You get a sudden feeling of the Gartner hype cycle attacking you. We are in the Peak of inflated expectations! Apart from proprietary implementations of DRM there is no industrial pressure to develop interoperable DRM standards. In fact there is little pressure to standardize on a suitable document format – and that could be a more critical issue than a lack of other standards.
HTML5 has all the kudos of being the new (well OK, relatively new) standard on the block – before 2010 – its focus is on video, audio and canvas. Most of us are still in print publishing so it looks like there will be plenty of time to adapt into the brave new world. In the meantime we may settle for print publishing standards and avoid becoming the bleeding edge of technology.

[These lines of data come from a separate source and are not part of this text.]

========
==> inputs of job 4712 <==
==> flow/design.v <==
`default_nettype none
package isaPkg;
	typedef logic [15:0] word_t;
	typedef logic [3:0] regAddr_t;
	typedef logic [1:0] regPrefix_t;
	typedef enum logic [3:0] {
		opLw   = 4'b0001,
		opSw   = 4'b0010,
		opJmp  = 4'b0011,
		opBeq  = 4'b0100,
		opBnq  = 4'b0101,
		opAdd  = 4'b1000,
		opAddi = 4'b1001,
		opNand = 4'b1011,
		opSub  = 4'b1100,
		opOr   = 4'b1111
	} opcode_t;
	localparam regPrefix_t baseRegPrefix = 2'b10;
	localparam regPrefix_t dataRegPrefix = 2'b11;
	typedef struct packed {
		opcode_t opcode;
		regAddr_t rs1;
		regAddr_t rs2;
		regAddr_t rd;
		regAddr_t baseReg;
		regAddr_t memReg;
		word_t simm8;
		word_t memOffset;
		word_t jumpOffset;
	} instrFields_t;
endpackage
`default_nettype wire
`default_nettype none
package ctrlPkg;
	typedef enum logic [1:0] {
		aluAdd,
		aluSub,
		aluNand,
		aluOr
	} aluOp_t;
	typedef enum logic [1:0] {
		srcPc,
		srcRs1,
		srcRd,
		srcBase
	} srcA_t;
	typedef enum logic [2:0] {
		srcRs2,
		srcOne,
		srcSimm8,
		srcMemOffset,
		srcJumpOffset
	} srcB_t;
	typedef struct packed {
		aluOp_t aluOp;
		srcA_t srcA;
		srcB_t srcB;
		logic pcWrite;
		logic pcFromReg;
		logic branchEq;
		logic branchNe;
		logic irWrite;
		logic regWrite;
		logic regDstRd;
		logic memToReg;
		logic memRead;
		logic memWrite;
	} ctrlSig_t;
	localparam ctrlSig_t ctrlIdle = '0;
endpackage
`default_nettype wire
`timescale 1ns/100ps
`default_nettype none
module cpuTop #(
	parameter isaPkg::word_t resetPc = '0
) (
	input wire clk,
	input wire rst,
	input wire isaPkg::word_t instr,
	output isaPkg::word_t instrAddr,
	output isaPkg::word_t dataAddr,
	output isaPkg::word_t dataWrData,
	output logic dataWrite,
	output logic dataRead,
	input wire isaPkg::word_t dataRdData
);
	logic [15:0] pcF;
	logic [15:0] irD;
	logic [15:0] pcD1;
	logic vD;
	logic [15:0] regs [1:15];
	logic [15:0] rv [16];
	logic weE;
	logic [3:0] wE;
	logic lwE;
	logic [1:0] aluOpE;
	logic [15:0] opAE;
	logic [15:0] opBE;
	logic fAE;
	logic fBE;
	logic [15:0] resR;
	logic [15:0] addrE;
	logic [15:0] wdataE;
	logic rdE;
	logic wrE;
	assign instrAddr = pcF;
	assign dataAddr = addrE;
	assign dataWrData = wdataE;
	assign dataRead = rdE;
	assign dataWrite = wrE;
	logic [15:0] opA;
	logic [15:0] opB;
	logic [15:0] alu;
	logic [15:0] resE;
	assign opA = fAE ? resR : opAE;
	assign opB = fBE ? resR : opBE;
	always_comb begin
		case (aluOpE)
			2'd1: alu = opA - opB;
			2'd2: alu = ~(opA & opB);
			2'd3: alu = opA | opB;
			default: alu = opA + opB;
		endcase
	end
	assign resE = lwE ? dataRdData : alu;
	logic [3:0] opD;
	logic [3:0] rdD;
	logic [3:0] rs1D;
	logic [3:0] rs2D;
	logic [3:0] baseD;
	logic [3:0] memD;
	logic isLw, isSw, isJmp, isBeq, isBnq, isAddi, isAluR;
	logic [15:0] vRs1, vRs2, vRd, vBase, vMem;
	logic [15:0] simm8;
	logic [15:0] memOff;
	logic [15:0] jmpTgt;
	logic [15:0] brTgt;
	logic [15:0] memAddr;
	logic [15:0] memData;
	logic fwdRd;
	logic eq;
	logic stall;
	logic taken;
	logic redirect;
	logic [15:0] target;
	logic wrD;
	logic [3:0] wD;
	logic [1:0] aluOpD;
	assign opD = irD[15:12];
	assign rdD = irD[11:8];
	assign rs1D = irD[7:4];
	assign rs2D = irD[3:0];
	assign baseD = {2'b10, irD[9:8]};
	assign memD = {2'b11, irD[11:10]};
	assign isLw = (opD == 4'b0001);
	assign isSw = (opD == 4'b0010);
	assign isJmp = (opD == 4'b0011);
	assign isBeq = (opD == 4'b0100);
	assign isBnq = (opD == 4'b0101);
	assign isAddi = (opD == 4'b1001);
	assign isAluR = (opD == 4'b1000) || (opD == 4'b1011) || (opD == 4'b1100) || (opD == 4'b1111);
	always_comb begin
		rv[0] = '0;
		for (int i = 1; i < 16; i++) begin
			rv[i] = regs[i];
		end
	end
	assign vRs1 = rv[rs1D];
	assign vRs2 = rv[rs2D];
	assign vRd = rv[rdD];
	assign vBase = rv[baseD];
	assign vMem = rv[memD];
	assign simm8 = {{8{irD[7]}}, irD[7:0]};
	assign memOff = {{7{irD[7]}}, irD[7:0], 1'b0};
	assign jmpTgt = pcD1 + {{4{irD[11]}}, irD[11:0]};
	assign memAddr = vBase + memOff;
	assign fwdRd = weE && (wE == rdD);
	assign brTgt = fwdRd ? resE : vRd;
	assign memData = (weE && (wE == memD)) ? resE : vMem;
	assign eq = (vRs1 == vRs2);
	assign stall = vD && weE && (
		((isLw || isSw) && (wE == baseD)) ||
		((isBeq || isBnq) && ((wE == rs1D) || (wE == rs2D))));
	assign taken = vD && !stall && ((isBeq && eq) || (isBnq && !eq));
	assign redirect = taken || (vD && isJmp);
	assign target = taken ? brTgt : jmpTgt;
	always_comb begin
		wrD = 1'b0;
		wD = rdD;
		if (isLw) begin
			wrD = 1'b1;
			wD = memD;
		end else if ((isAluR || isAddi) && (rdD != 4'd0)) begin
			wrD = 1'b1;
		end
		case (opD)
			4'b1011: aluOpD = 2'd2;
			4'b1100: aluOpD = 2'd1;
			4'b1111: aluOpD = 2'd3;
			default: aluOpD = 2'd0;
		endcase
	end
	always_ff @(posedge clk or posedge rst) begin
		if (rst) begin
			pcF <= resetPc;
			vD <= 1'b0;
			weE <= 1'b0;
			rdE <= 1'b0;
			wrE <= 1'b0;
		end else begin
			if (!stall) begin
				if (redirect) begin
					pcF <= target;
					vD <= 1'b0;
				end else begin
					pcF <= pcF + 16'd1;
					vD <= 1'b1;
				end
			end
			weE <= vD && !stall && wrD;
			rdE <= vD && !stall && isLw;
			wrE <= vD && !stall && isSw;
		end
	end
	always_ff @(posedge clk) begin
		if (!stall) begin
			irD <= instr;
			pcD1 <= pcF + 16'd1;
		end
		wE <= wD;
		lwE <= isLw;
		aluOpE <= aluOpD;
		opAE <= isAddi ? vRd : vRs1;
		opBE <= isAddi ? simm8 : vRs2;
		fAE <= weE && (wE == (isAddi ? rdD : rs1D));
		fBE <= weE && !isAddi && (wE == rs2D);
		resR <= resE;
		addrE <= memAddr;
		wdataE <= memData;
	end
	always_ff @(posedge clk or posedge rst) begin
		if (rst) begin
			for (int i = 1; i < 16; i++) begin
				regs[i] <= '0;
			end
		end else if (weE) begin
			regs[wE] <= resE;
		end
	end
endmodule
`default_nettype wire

Locklizard are sticking with the PDF format because it is well established and is the format of choice for the print publishing industry. By comparison, HTML5 is rather new and unproven.
HTML 5 Viewers: Form matters
When you are building a standard for showing a video on a screen the most important factors are going to be the screen definition and format. When you are building a standard for showing a document on screen or on a printer, you want them to be identical. It’s no good having a dynamic re-sizing automatic reorganizing presentation system if it doesn’t look the same wherever you go.
Now this is probably heresy to the people who want to be able to access content on the mobile phone, but the reality is sometimes you simply cannot render an image onto a device that makes any sense.
Try, if you will, to get the painting “The night watch” by Rembrandt onto your mobile. Use landscape format! It is almost impossible to see anything of value, and the whole picture just swamps the screen. Uh, hello – don’t blame Rembrandt for failing to foresee the 4 inch screen or paint a Peanuts cartoon. If you ever get the chance go see the original. It is truly spectacular. And you can always say that is why you were in Amsterdam?
So back to my argument – form matters. When you present a legal contract you have to be very clear as to what the order of paragraphs is, what is next to what, and so on. If what you saw on the screen is different when printed out, then hello litigation.
The same is true of the Rembrandt. It would be a travesty to change the format – the original is 11 feet by 14 feet and the figures almost life size. It was painted to be seen at that size, not just impressive but magnificent.
So when we talk about applying DRM to documents there has to be some acknowledgement that the format must reproduce correctly. And for the moment the only show in town is PDF. That is the only standard that delivers a consistent form and format to the objects it handles. And that is why it will continue to be critical to the display of the printed document. Because it not only has to feel right, it has to look right.
PDF Document Security & PDF DRM
Some people consider PDF security to be an oxymoron (a contradiction) ever since Elcomsoft developed the tools to remove the Adobe controls. But that would be wrong. The fact that the Adobe DRM controls introduced in the 90’s proved not as robust as they could have been had they access to today’s knowledge and toolsets (back in the 80’s encryption was strictly for banks and done in hardware because in software it was just impossibly slow) is just a problem of history, not competence.
Since the noughties we have had powerful enough desktop machines to be able to encrypt realistic amounts of data in sensible timescales.
And that has allowed us to develop far more sophisticated methods for implementing DRM over PDF than ever before.
Also, the decision by Adobe to publish the PDF specification as an International Standard (ISO 32000-1) created the potential for a market in alternative PDF rendering toolkits and the ability of third party DRM vendors to protect PDF source and impose DRM controls of their own by building the elements that they want to support and control into customised viewers rather than be constrained by the pre-built viewers from Adobe and as implemented in the browsers.
This may not sound important, even though it is. Where you are trying to build security into a ready built application you are exposed to all the real and potential faults already in the application, and any hacks that work on the application. But if you organize your own viewing and processing, which is not known to the attacker, then it is far harder to attack.
So using a different approach to how encryption is applied to the PDF document prevents historic password attacks. And excluding forms prevents a number of attacks that try to connect to dangerous web sites to execute malware.